2014年11月12日水曜日

日経 サウジの原油安戦略

http://www.allposters.com/-sp
/Saudi-Arabia-Army-Royal-
Saudi-Air-Force-F-15
-Eagle-Fighter-Jet-Posters_i9075929_.htm
昨日の日経のGLOBAL EYE(松尾博文編集委員)は、なかなか示唆に富んだ内容だった。サウジアラビアの原油価格引き下げの意味を問うものである。この原油安、当然サウジにとっては減益になるわけだが、2つの外交戦略が見て取れるとのこと。

サウジは、アメリカの求めに応じて「有志連合」として、イスラム国への空爆を行っている。アブドラ国王は「イスラムの道を外れた過激派は根絶する。」と述べており、サルマン皇太子の王子の1人ハレド・ビン・サルマン王子が、空軍パイロットの1人(8機が参加したそうだ。)としてシリア空爆を行ったという。王族が先頭に立って軍事行動を行っているわけで、その強い意志が見て取れる。アメリカを強く後押しているわけだ。

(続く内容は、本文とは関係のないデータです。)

## config.mk

```make
export PLATFORM = sky130hd
export DESIGN_NAME = uart_tx_arbiter
export DESIGN_NICKNAME = d
export VERILOG_FILES = /design/src/rtl/uart_tx_arbiter_pkg.sv /design/src/rtl/uart_tx_arbiter_rr_arbiter.sv /design/src/rtl/uart_tx_arbiter.sv
export SDC_FILE = /design/constraint.sdc
export NUM_CORES = 1
export LEC_CHECK = 0
export ABC_CLOCK_PERIOD_IN_PS = 4019
export CAP_MARGIN = 40
export CORE_ASPECT_RATIO = 1.5
export CORE_MARGIN = 8
export CORE_UTILIZATION = 51
export CTS_CLUSTER_DIAMETER = 40
export DETAILED_ROUTE_END_ITERATION = 7
export PLACE_DENSITY = 0.85
export SYNTH_ARGS = -nofsm -noshare
export SYNTH_HDL_FRONTEND = slang
export SYNTH_SLANG_ARGS = --single-unit
```

## constraint.sdc

```tcl
create_clock -name clk -period 4.02 [get_ports clk]
set_clock_uncertainty 0.2 [all_clocks]
set_input_delay 0.804 -clock clk [delete_from_list [all_inputs] [get_ports clk]]
set_output_delay 0.804 -clock clk [all_outputs]
set_load 0.03 [all_outputs]
```

## src/rtl/uart_tx_arbiter_pkg.sv

```systemverilog
// Shared types and widths for the UART transmit arbiter.
package uart_tx_arbiter_pkg;

    localparam int unsigned BYTE_W      = 8;
    localparam int unsigned GRANT_ID_W  = 3;
    localparam int unsigned BURST_CNT_W = 8;

    typedef enum logic [1:0] {
        ST_IDLE      = 2'd0,
        ST_SEND      = 2'd1,
        ST_WAIT_BUSY = 2'd2,
        ST_WAIT_DONE = 2'd3
    } state_t;

endpackage

```

## src/rtl/uart_tx_arbiter_rr_arbiter.sv

```systemverilog
// Round-robin pick: first asserted request strictly after ptr, wrapping.
module rr_arbiter #(
    parameter int unsigned N = 4,
    parameter int unsigned W = (N > 1) ? $clog2(N) : 1
) (
    input  logic [N-1:0] req,
    input  logic [W-1:0] ptr,
    output logic [W-1:0] gnt_id,
    output logic         any
);

    // Walk from farthest to nearest so the slot right after ptr overrides the rest.
    always_comb begin
        gnt_id = '0;
        any    = 1'b0;
        for (int unsigned i = N; i >= 1; i--) begin
            int unsigned idx;
            idx = (32'(ptr) + i) % N;
            if (req[idx]) begin
                gnt_id = W'(idx);
                any    = 1'b1;
            end
        end
    end

endmodule

```

## src/rtl/uart_tx_arbiter.sv

```systemverilog
// Shares one UART transmitter between NUM_REQ byte producers with round-robin,
// burst-limited grants and a start timeout when the transmitter never goes busy.
module uart_tx_arbiter
    import uart_tx_arbiter_pkg::*;
#(
    parameter int unsigned NUM_REQ       = 4,
    parameter int unsigned MAX_BURST     = 16,
    parameter int unsigned START_TIMEOUT = 64
) (
    input  logic                      clk,
    input  logic                      rst,
    input  logic [NUM_REQ-1:0]        req_valid,
    input  logic [BYTE_W*NUM_REQ-1:0] req_data,
    input  logic [NUM_REQ-1:0]        req_last,
    output logic [NUM_REQ-1:0]        req_ready,
    output logic [BYTE_W-1:0]         tx_data,
    output logic                      tx_start,
    input  logic                      tx_busy,
    output logic                      grant_valid,
    output logic [GRANT_ID_W-1:0]     grant_id,
    output logic                      err_timeout
);

    localparam int unsigned IDX_W = (NUM_REQ > 1) ? $clog2(NUM_REQ) : 1;
    localparam int unsigned TMO_W = $clog2(START_TIMEOUT + 1);

    state_t                 state;
    logic [IDX_W-1:0]       ptr;
    logic [IDX_W-1:0]       grant;
    logic [TMO_W-1:0]       tmo_cnt;
    logic [BURST_CNT_W-1:0] burst_cnt;
    logic                   last_cap;

    logic [IDX_W-1:0]       arb_id;
    logic                   arb_any;
    logic [BYTE_W-1:0]      owner_byte_c;
    logic                   owner_valid_c;
    logic                   owner_last_c;
    logic                   more_c;
    logic                   tmo_hit_c;

    rr_arbiter #(
        .N (NUM_REQ),
        .W (IDX_W)
    ) u_rr (
        .req    (req_valid),
        .ptr    (ptr),
        .gnt_id (arb_id),
        .any    (arb_any)
    );

    // Only the current owner's request lines are looked at during a grant.
    always_comb begin
        owner_byte_c  = req_data[32'(grant) * BYTE_W +: BYTE_W];
        owner_valid_c = req_valid[grant];
        owner_last_c  = req_last[grant];
        more_c        = !last_cap
                        && ((9'(burst_cnt) + 9'd1) < 9'(MAX_BURST))
                        && owner_valid_c;
        tmo_hit_c     = (tmo_cnt == TMO_W'(START_TIMEOUT - 1));
    end

    assign grant_id = GRANT_ID_W'(grant);

    // Grant FSM; a continued burst byte is issued straight from WAIT_DONE so
    // the next strobe follows the busy fall by a single clock.
    always_ff @(posedge clk) begin
        if (rst) begin
            state       <= ST_IDLE;
            ptr         <= IDX_W'(NUM_REQ - 1);
            grant       <= '0;
            grant_valid <= 1'b0;
            burst_cnt   <= '0;
            tmo_cnt     <= '0;
            last_cap    <= 1'b0;
            tx_start    <= 1'b0;
            tx_data     <= '0;
            req_ready   <= '0;
            err_timeout <= 1'b0;
        end else begin
            tx_start    <= 1'b0;
            req_ready   <= '0;
            err_timeout <= 1'b0;

            case (state)
                ST_IDLE: begin
                    if (arb_any) begin
                        grant       <= arb_id;
                        grant_valid <= 1'b1;
                        burst_cnt   <= '0;
                        state       <= ST_SEND;
                    end
                end

                ST_SEND: begin
                    if (owner_valid_c) begin
                        tx_start  <= 1'b1;
                        tx_data   <= owner_byte_c;
                        req_ready <= NUM_REQ'(1) << grant;
                        last_cap  <= owner_last_c;
                        tmo_cnt   <= '0;
                        state     <= ST_WAIT_BUSY;
                    end else begin
                        ptr         <= grant;
                        grant_valid <= 1'b0;
                        burst_cnt   <= '0;
                        state       <= ST_IDLE;
                    end
                end

                ST_WAIT_BUSY: begin
                    if (tx_busy) begin
                        state <= ST_WAIT_DONE;
                    end else if (tmo_hit_c) begin
                        err_timeout <= 1'b1;
                        ptr         <= grant;
                        grant_valid <= 1'b0;
                        burst_cnt   <= '0;
                        state       <= ST_IDLE;
                    end else begin
                        tmo_cnt <= tmo_cnt + TMO_W'(1);
                    end
                end

                ST_WAIT_DONE: begin
                    if (!tx_busy) begin
                        if (more_c) begin
                            burst_cnt <= burst_cnt + BURST_CNT_W'(1);
                            tx_start  <= 1'b1;
                            tx_data   <= owner_byte_c;
                            req_ready <= NUM_REQ'(1) << grant;
                            last_cap  <= owner_last_c;
                            tmo_cnt   <= '0;
                            state     <= ST_WAIT_BUSY;
                        end else begin
                            ptr         <= grant;
                            grant_valid <= 1'b0;
                            burst_cnt   <= '0;
                            state       <= ST_IDLE;
                        end
                    end
                end

                default: begin
                    state <= ST_IDLE;
                end
            endcase
        end
    end

endmodule

```

### Word level (Yosys, flattened, before mapping)

Cells that the tools add are included.

| storage, ports and cells | value |
|---|---|
| output and inout port bits | 18 |
| bits of input ports | 43 |
| flip-flop bits (word level) | 37 |
| word-level logic and storage cells | 125 |

| cells by class | value |
|---|---|
| shift-type cells | 2 |
| add/sub/neg operators | 7 |
| bitwise gates (word level) | 1 |
| $lt $le $gt $ge | 6 |
| reductions and logical operators | 14 |
| multiplexer cells | 70 |
| eq/ne operators | 14 |

Operators with widths:

| cell | number |
|---|---|
| $mux 8 | 9 |
| $mux 7 | 5 |
| $pmux 8 s4 | 1 |
| $shiftx 32x6->8 | 1 |
| $mux 2 | 15 |
| $mux 1 | 23 |
| $pmux 7 s3 | 1 |
| $ne 2x2->1 const B | 9 |
| $reduce_and 6->1 | 3 |
| $pmux 8 s2 | 1 |
| $lt 2x3->1 const B | 5 |
| $bmux 1 s2 | 6 |
| $mux 4 | 3 |
| $add 8x1->9 const B | 1 |
| $lt 9x5->1 const B | 1 |
| $add 8x1->8 const B | 1 |
| $pmux 2 s4 | 1 |
| $pmux 4 s2 | 1 |
| $add 7x1->7 const B | 1 |
| $eq 7x6->1 const B | 1 |
| $pmux 2 s3 | 1 |
| $reduce_and 5->1 | 1 |
| $add 2x1->2 const B | 2 |
| $add 2x2->2 const B | 2 |
| 16 further kinds | 19 |

### Longest topological paths before layout

Gate-level depths: netlist of run 1.

| depth | value |
|---|---|
| word-level depth | 9 |
| mapped depth | 8 |
| gate-level depth less buffers | 7 |

### Modules after synthesis

From an unflattened synthesis of run 1, not the netlist that was laid out.

| unflattened totals | value |
|---|---|
| cell total of the unflattened synthesis | 228 |
| area total of the unflattened synthesis | 2,085.8 um2 |

Modules (own cells, without submodules):

| module | instances | cells each | sequential area each (um2) | area each (um2) |
|---|---|---|---|---|
| uart_tx_arbiter | 1 | 214 | 740.7 | 1,994.4 |
| rr_arbiter | 1 | 14 | 0.0 | 91.3 |

### Worst setup path before layout of run 1

OpenSTA, ideal clock, no wires.

| timing | value |
|---|---|
| kind | input -> register |
| start | in req_valid[3] |
| end | reg ptr[0] |
| required time | 3.748 ns |
| arrival time | 2.138 ns |
| path buffers | 0 |
| library setup time | 0.072 ns |
| path slack | 1.610 ns |
| cell stages on the path | 6 |
| cells stage by stage | mux4_2 o211a_1 o21ai_2 nor3_1 nor3_2 mux2i_1 |

| between the ends | value |
|---|---|
| cells in the longest elaborated chain, start to end | 5 |
| elaborated cells between the ends (all ways) | 6 |
| those cells by class | eq/ne (2); mux (2); reduce/logical (2) |

RTL lines:

| what | RTL line | text |
|---|---|---|
| start, declared | uart_tx_arbiter.sv:12 | `input logic [NUM_REQ-1:0] req_valid,` |
| $bmux 1 s2 * | uart_tx_arbiter.sv:55 | `owner_valid_c = req_valid[grant];` |
| $mux 1 (implied by the code) * | uart_tx_arbiter.sv:55 |  |
| $logic_and 1x1->1 | uart_tx_arbiter.sv:59 | `&& owner_valid_c;` |
| $ne 2x2->1 (no source line) | -- |  |
| $reduce_and 6->1 (no source line) * | -- |  |
| end signal, assigned | uart_tx_arbiter.sv:70 | `ptr <= IDX_W'(NUM_REQ - 1);` |
| end signal, assigned | uart_tx_arbiter.sv:104 | `ptr <= grant;` |
| end signal, assigned | uart_tx_arbiter.sv:116 | `ptr <= grant;` |
| end, declared | uart_tx_arbiter.sv:28 | `logic [IDX_W-1:0] ptr;` |

Mark *: on every way between the ends. The rest lies on a longest branch, timed or not. The select of a mux whose other input is x is not followed.
A chain may end at the register's enable or synchronous reset.

### Worst setup path after layout of run 1

| timing | value |
|---|---|
| start | in req_valid[1] |
| end | reg ptr[1] |

Same word-level chain as after synthesis.

==> run metrics, run 1 <==
Final Util=0.706; worst-margin pin slew=roughly 0.80 ns; Final Max Slew Viols=0; vias in the first global route=1956; nets@finish=~320; first-pass GRT wire length=just over 9000 um; power per standard cell area=about 350 nW/um^2; cts bufs inserted=5; # Max-Cap Violations=0; Synth area leaders=dfxtp_1 (36%), mux4_2 (11%), a21oi_1 (5.5%); # rows=28; switching power total=about 300 uW; Post-synth EDFFs=0; Main synth FF type=dfxtp_1; HPWL after DPL=between 4000 and 5000 um; layout cells sized above 1=0.154; f_max=between 0.3 and 0.4 GHz; CTS tree=done; cts hold-fix bufs=0; Initial DRT Pass Iterations=4; Arr. time, crit path=about 2.8 ns; Core Footprint=about 4000 sq um; die width=slightly below 70 um; critical path required time=3.99 ns; minimum clock period=2.85 ns; routed len/inst=~18 um; sequential share of power=0.427; Clock Tree Root=clkbuf_8; multi-input logic area=1230 sq um; clock share of power=0.272; largest net degree at the start of global routing=23; FILL cells=approximately 320; initial antenna violation count=0; fin area=roughly 2800 sq um; Yosys reg bits=37; Logic pwr share=0.301; post-synth top area cell=dfxtp_1; Final Hold Viols=0; Die Ht=94.1 um; status=finished clean; grt total ovfl=0; Post-CTS Setup Bufs=0; GRT Total Usage=0.187; Syn Area/Cell=approximately 9.6 sq um; Seq/Total Area, Yosys=0.357; Residual DRC=0; n_diodes=0; synth warn=0; PostCTS Resize Cnt=0; Layout area overhead=33.4%; FF+latch area=~740 sq um; Net Sw Frac=0.308; Worst setup EP type=flop; syn_nets=~260; startpoint types=input port; fin crit share=0.710; peak fanout along the critical path=6; crit path kind=in -> reg; placed insts=just over 300; vias=approximately 1900; Max VDD drop=around 270 uV; Starting Density=0.529; Tightest Hold Check Type=reg -> reg; Starting DRT DRC Count=95; setup TNS=0 ns; H-tree Lvls=2; DR vias/cell=6.12; Layout Cells excl Fill=317; ANT nets after route=0; Detailed Route WL=5770 um; CTS max path bufs=2; CTS clk-pin slew, worst paths=around 0.070 ns; Top Ports=61; DP Area=between 2000 and 3000 sq um; final setup vio count=0; GP Congestion=a little over 0.8; CTS Sinks=37; input/output buffers=59; internal power=approximately 660 uW; Leakage=0.000937 uW; RSZ-0062 raised after global routing=false; Worst slew margin=0.467; Worst-Skew Late Latency=slightly below 0.3 ns; Synth cell types=just under 60; Mapped Area=slightly above 2000 sq um; FFs w/ async S/R, synth=0; Post-Synthesis Cells=around 220; die footprint=6410 sq um; post-synth top area share=0.357
-- registers in the layout, indices dropped and copies added, names as in the netlist --
| signal | cells |
|---|---|
| burst_cnt | 8 |
| tx_data | 8 |
| tmo_cnt | 7 |
| req_ready | 4 |
| grant | 2 |
| ptr | 2 |
| state | 2 |
| err_timeout | 1 |
| grant_valid | 1 |
| last_cap | 1 |
| tx_start | 1 |
-- logic make-up after synthesis --
family | synth area share
other | 0.00181
AND/OR/NAND/NOR | 0.244
flip-flops | 0.357
adder cells (fa/ha/maj) | 0.0121
buffers and inverters | 0.0482
multiplexers | 0.123
AO/OA/AOI/OAI | 0.215
-- power by group through the flow --
stage / Combinational [uW] / Sequential (uW) / Clock [uW]
floorplan: 162 / 440 / 0
global placement: 282 / 415 / 0
detailed placement: 289 / 417 / 0
CTS: 290 / 408 / 264
global route: 310 / 412 / 283
finish: 288 / 409 / 260
-- metal layers --
metal | vias to the layer above | global-route usage | wire (um)
met5 | - | 0 | 0
met1 | 938 | 0.194 | 2130
met4 | 0 | 0.0858 | 191
met3 | 15 | 0.0394 | 217
met2 | 56 | 0.340 | 3230
li1 | 931 | - | -
-- worst max-delay path, stage by stage --
cell	delay, ns
clkdlybuf4s50_1	0.57
mux4_2	0.29
o211a_1	0.19
o21ai_2	0.12
nor3_1	0.53
nor3_2	0.16
mux2i_1	0.16
-- final cells by class --
| type | count | area share |
|---|---|---|
| Inverter | 8 | 0.0108 |
| Multi-Input combinational cell | 157 | 0.446 |
| Sequential cell | 37 | 0.268 |
| Tap cell | 45 | 0.0203 |
| Timing Repair Buffer | 63 | 0.224 |
| Clock buffer | 7 | 0.0312 |
-- synthesized netlist by cell type (2+ instances only) --
cell	count
buf_2	2
a22oi_1	2
nor3_1	2
or3_1	2
a21oi_1	23
a31oi_1	4
ha_1	2
nor4b_4	2
nor4_1	3
inv_1	8
mux4_2	10
nor3_2	2
clkbuf_1	7
o21ai_2	2
dfxtp_1	37
nand3_1	13
or4_1	4
mux2i_1	3
nor2_1	14
o21ai_0	16
nand3b_1	2
o31ai_1	4
buf_4	4
and3_1	4
nand2_1	10
-- path summary, 6_finish.rpt --
kind                      from          to  slack [ns]  cells past startpoint
hold reg to reg     tx_data[7]  tx_data[7]        0.27                      2
setup reg to reg  burst_cnt[0]      ptr[1]        1.44                      7
setup / recovery  req_valid[1]      ptr[1]        1.17                      7
hold / removal      tx_data[7]  tx_data[7]        0.27                      2
-- per-stage QoR --
step	hold WS (ns)	total power (uW)	setup WS [ns]
2_1_floorplan	0.246	602	1.61
3_3_place_gp	0.261	698	0.940
3_5_place_dp	0.267	706	0.862
4_1_cts	0.276	963	1.17
5_1_grt	0.297	1000	0.827
6_report	0.275	958	1.17
-- layout by cell type (no fill, tap or decap), drive strengths merged, types with 3 or more instances in the layout --
cell type,netlist,layout
a21oi,25,25
a31oi,4,4
and3,4,4
buf,7,4
clkbuf,7,7
clkdlybuf4s50,0,59
dfxtp,37,37
inv,8,8
mux2i,3,3
mux4,10,10
nand2,11,11
nand3,15,15
nor2,14,14
nor3,4,4
nor4,4,4
o21ai,19,19
o31ai,5,5
or3,3,3
or4,5,5
Power figures use the tool's default switching activity.
==> inputs of run 2 (changes only) <==
Settings changed: ABC_CLOCK_PERIOD_IN_PS 4019 to 3000, CORE_UTILIZATION 51 to 47, PLACE_DENSITY 0.85 to 0.8.
Clock period 4.02 ns to 3 ns, I/O delays scaled along.
==> run metrics, run 2 (same netlist as run 1, synthesis figures left out) <==
status=finished clean; Worst path most repeated cell=o21ai_2; routed len/inst=18.1 um (-0.67%); grt total ovfl=0 (unchanged); Starting DRT DRC Count=162 (+71%); DR vias/cell=6.01 (-1.8%); CP bufs+invs=1 (unchanged); CTS clk-pin slew, worst paths=0.07 ns (about the same); PostCTS Resize Cnt=0 (unchanged); ANT nets after route=0 (unchanged); first-pass GRT wire length=9650 um (+4.3%); Clock Tree Root=clkbuf_8; CTS tree=done; Tightest Hold Check Type=reg -> reg; H-tree Lvls=2 (unchanged); minimum clock period=roughly 2.6 ns; # Max-Cap Violations=0 (unchanged); layout cells sized above 1=0.179 (+0.0248); final worst slack=0.438 ns (-0.728 ns); input/output buffers=59 (unchanged); nets@finish=323 (+1.9%); pre-CTS setup slack=0.159 ns (-0.703 ns); cts hold-fix bufs=0 (unchanged); Starting Density=0.489 (-0.0401); CTS max path bufs=2 (unchanged); worst-margin pin slew=0.645 ns (-0.154 ns); Initial DRT Pass Iterations=4 (unchanged); largest net degree at the start of global routing=23 (unchanged); GRT Total Usage=0.172 (-0.0151); vias in the first global route=2037 (+4.1%); Worst Hold Path EP=tmo_cnt[5]; # rows=29 (+3.6%); initial antenna violation count=0 (unchanged); n_diodes=0 (unchanged); critical path required time=3.02 ns (-0.97 ns); CP top delay family=compound AO/OA/AOI/OAI gates; Max stage delay cell, worst path=mux4_2; CTS Sinks=37 (unchanged); Final Max Slew Viols=0 (unchanged); GP Congestion=0.840 (+2.3%); Residual DRC=0 (unchanged); Max VDD drop=404 uV (+48%); peak fanout along the critical path=10 (+4); Core Footprint=4250 sq um (+8.2%); cts bufs inserted=5 (unchanged); Worst slew margin=0.567 (+0.0993); Post-CTS Setup Bufs=0 (unchanged); FF+latch area=741 sq um (unchanged); crit path kind=in -> reg; Final Hold Viols=0 (unchanged); FILL cells=324 (+1.6%); final setup vio count=0 (unchanged); Arr. time, crit path=2.58 ns (-0.24 ns); Worst-Skew Late Latency=0.29 ns (about the same); Leakage=0.000995 uW (+6.2%); RSZ-0062 raised after global routing=false; top flop regs=burst_cnt x8, tx_data x8, tmo_cnt x7; HPWL after DPL=4470 um (-0.75%); multi-input logic area=1230 sq um (unchanged); vias=1954 (+0.72%); worst path cell trace=clkdlybuf4s50_1 > mux4_2 > o211a_1 > o21ai_2 > o31a_1 > o21ai_2 > a21oi_1; setup TNS=0 ns (unchanged); Die Ht=97.4 um (+3.5%); Worst setup EP type=flop; Top Ports=61 (unchanged); Detailed Route WL=5880 um (+1.8%); startpoint types=input port; f_max=0.390 GHz; most frequent cells in the layout=clkdlybuf4s50_1 (59), dfxtp_1 (37), a21oi_1 (23); crit-path max cell delay=0.50 ns (-0.07 ns); die footprint=6840 sq um (+6.8%); FF-to-FF Start=burst_cnt[0]; reg2reg end=tmo_cnt[1]; fin crit share=0.854; flop2flop setup slack=0.45 ns (-0.99 ns); die width=70.3 um (+3.2%); worst hold start=tmo_cnt[5]; commonest non-fill, non-tap cell in the layout=clkdlybuf4s50_1; Worst R2R Path Depth=7 (unchanged); power per standard cell area=508 nW/um^2 (+47%); Final Total Pwr=1460 uW (+53%); Layout area overhead=38.5%; hold path cells=2 (unchanged)
[run 2: routing by layer]
metal	vias to the layer above	wire, um	GRT usage
met2	66	3240	0.303
met1	933	2130	0.177
met4	0	237	0.104
met5	-	0	0
met3	17	267	0.0409
li1	938	-	-
[run 2: worst max path at each step]
stage,start,endpoint,slack (ns),cells past startpoint
2_1_floorplan,grant[0],ptr[0],0.62,7
5_1_grt,req_valid[2],last_cap,0.30,7
4_1_cts,burst_cnt[0],tmo_cnt[1],0.46,7
3_3_place_gp,req_valid[0],ptr[0],0.21,7
3_5_place_dp,req_valid[0],ptr[0],0.16,7
6_report,req_valid[0],tmo_cnt[1],0.44,7
[run 2: stage by stage]
step / hold slack [ns] / instances / area, sq um / util
2_1_floorplan: 0.246 / 216 / 2080 / -
3_3_place_gp: 0.263 / 317 / 2740 / 0.646
3_5_place_dp: 0.264 / 317 / 2740 / 0.646
4_1_cts: 0.276 / 325 / 2880 / 0.677
5_1_grt: 0.306 / 325 / 2880 / 0.677
6_report: 0.275 / 325 / 2880 / 0.677
[run 2: final cells by class]
| type | count | area share |
|---|---|---|
| clock buffer | 5 | 0.0239 |
| clock inverter | 3 | 0.0226 |
| inverter | 8 | 0.0104 |
| multi-input combinational | 157 | 0.430 |
| sequential | 37 | 0.258 |
| tap | 46 | 0.0200 |
| timing repair buffer | 69 | 0.236 |
[run 2: worst reg2reg max path, stage by stage, from the launching register on]
cell and delay [ns]:
dfxtp_1 0.42, ha_1 0.31, and4_2 0.31, a21bo_2 0.18
nand4_4 0.16, o31a_1 0.45, o21ai_2 0.32, a21oi_1 0.07
[run 2: power by group]
part	switching (uW)	total, uW	internal [uW]
Combinational	206	401	195
Sequential	25.9	548	522
Clock	182	513	330
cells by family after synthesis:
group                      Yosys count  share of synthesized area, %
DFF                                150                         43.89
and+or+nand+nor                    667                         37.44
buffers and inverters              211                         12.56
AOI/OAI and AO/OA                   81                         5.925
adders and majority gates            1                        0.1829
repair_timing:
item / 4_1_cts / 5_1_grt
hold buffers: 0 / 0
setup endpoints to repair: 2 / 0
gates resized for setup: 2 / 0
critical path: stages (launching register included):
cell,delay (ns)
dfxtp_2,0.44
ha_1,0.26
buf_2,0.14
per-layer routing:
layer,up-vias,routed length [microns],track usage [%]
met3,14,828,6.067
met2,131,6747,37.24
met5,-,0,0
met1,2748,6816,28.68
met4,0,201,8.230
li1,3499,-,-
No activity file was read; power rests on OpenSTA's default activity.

この原油安は、ロシア・イランにとって、大きな痛手となっている。ウクライナ情勢・イランの核開発に対しても、欧米の後押しである、といえる。

しかし、一方でしたたかな戦略が見え隠れするという。それは北米のシェール・オイルを押さえ込む意図である。シェールオイルの採掘は、原油よりコストが高い。1バレル$80を切れば、採算確保が難しくなるらしい。ロイヤルダッチシェルやシェブロンなどが北米の権益を一部手放す動きもあるそうだ。

アメリカに「イスラム国」「ロシア」「イラン」といった敵に対し、後押しして恩を売りつつ、北米産のシェールの需要を押さえ込むというわけだ。巧妙なパワーゲームをサウジは展開しているのである。

…こうして見ると、サウジといい、中国といい、巧妙な外交戦略を発動していると改めて感じる。アメリカはこのところ後手後手に回っているし、まして日本においておや、である。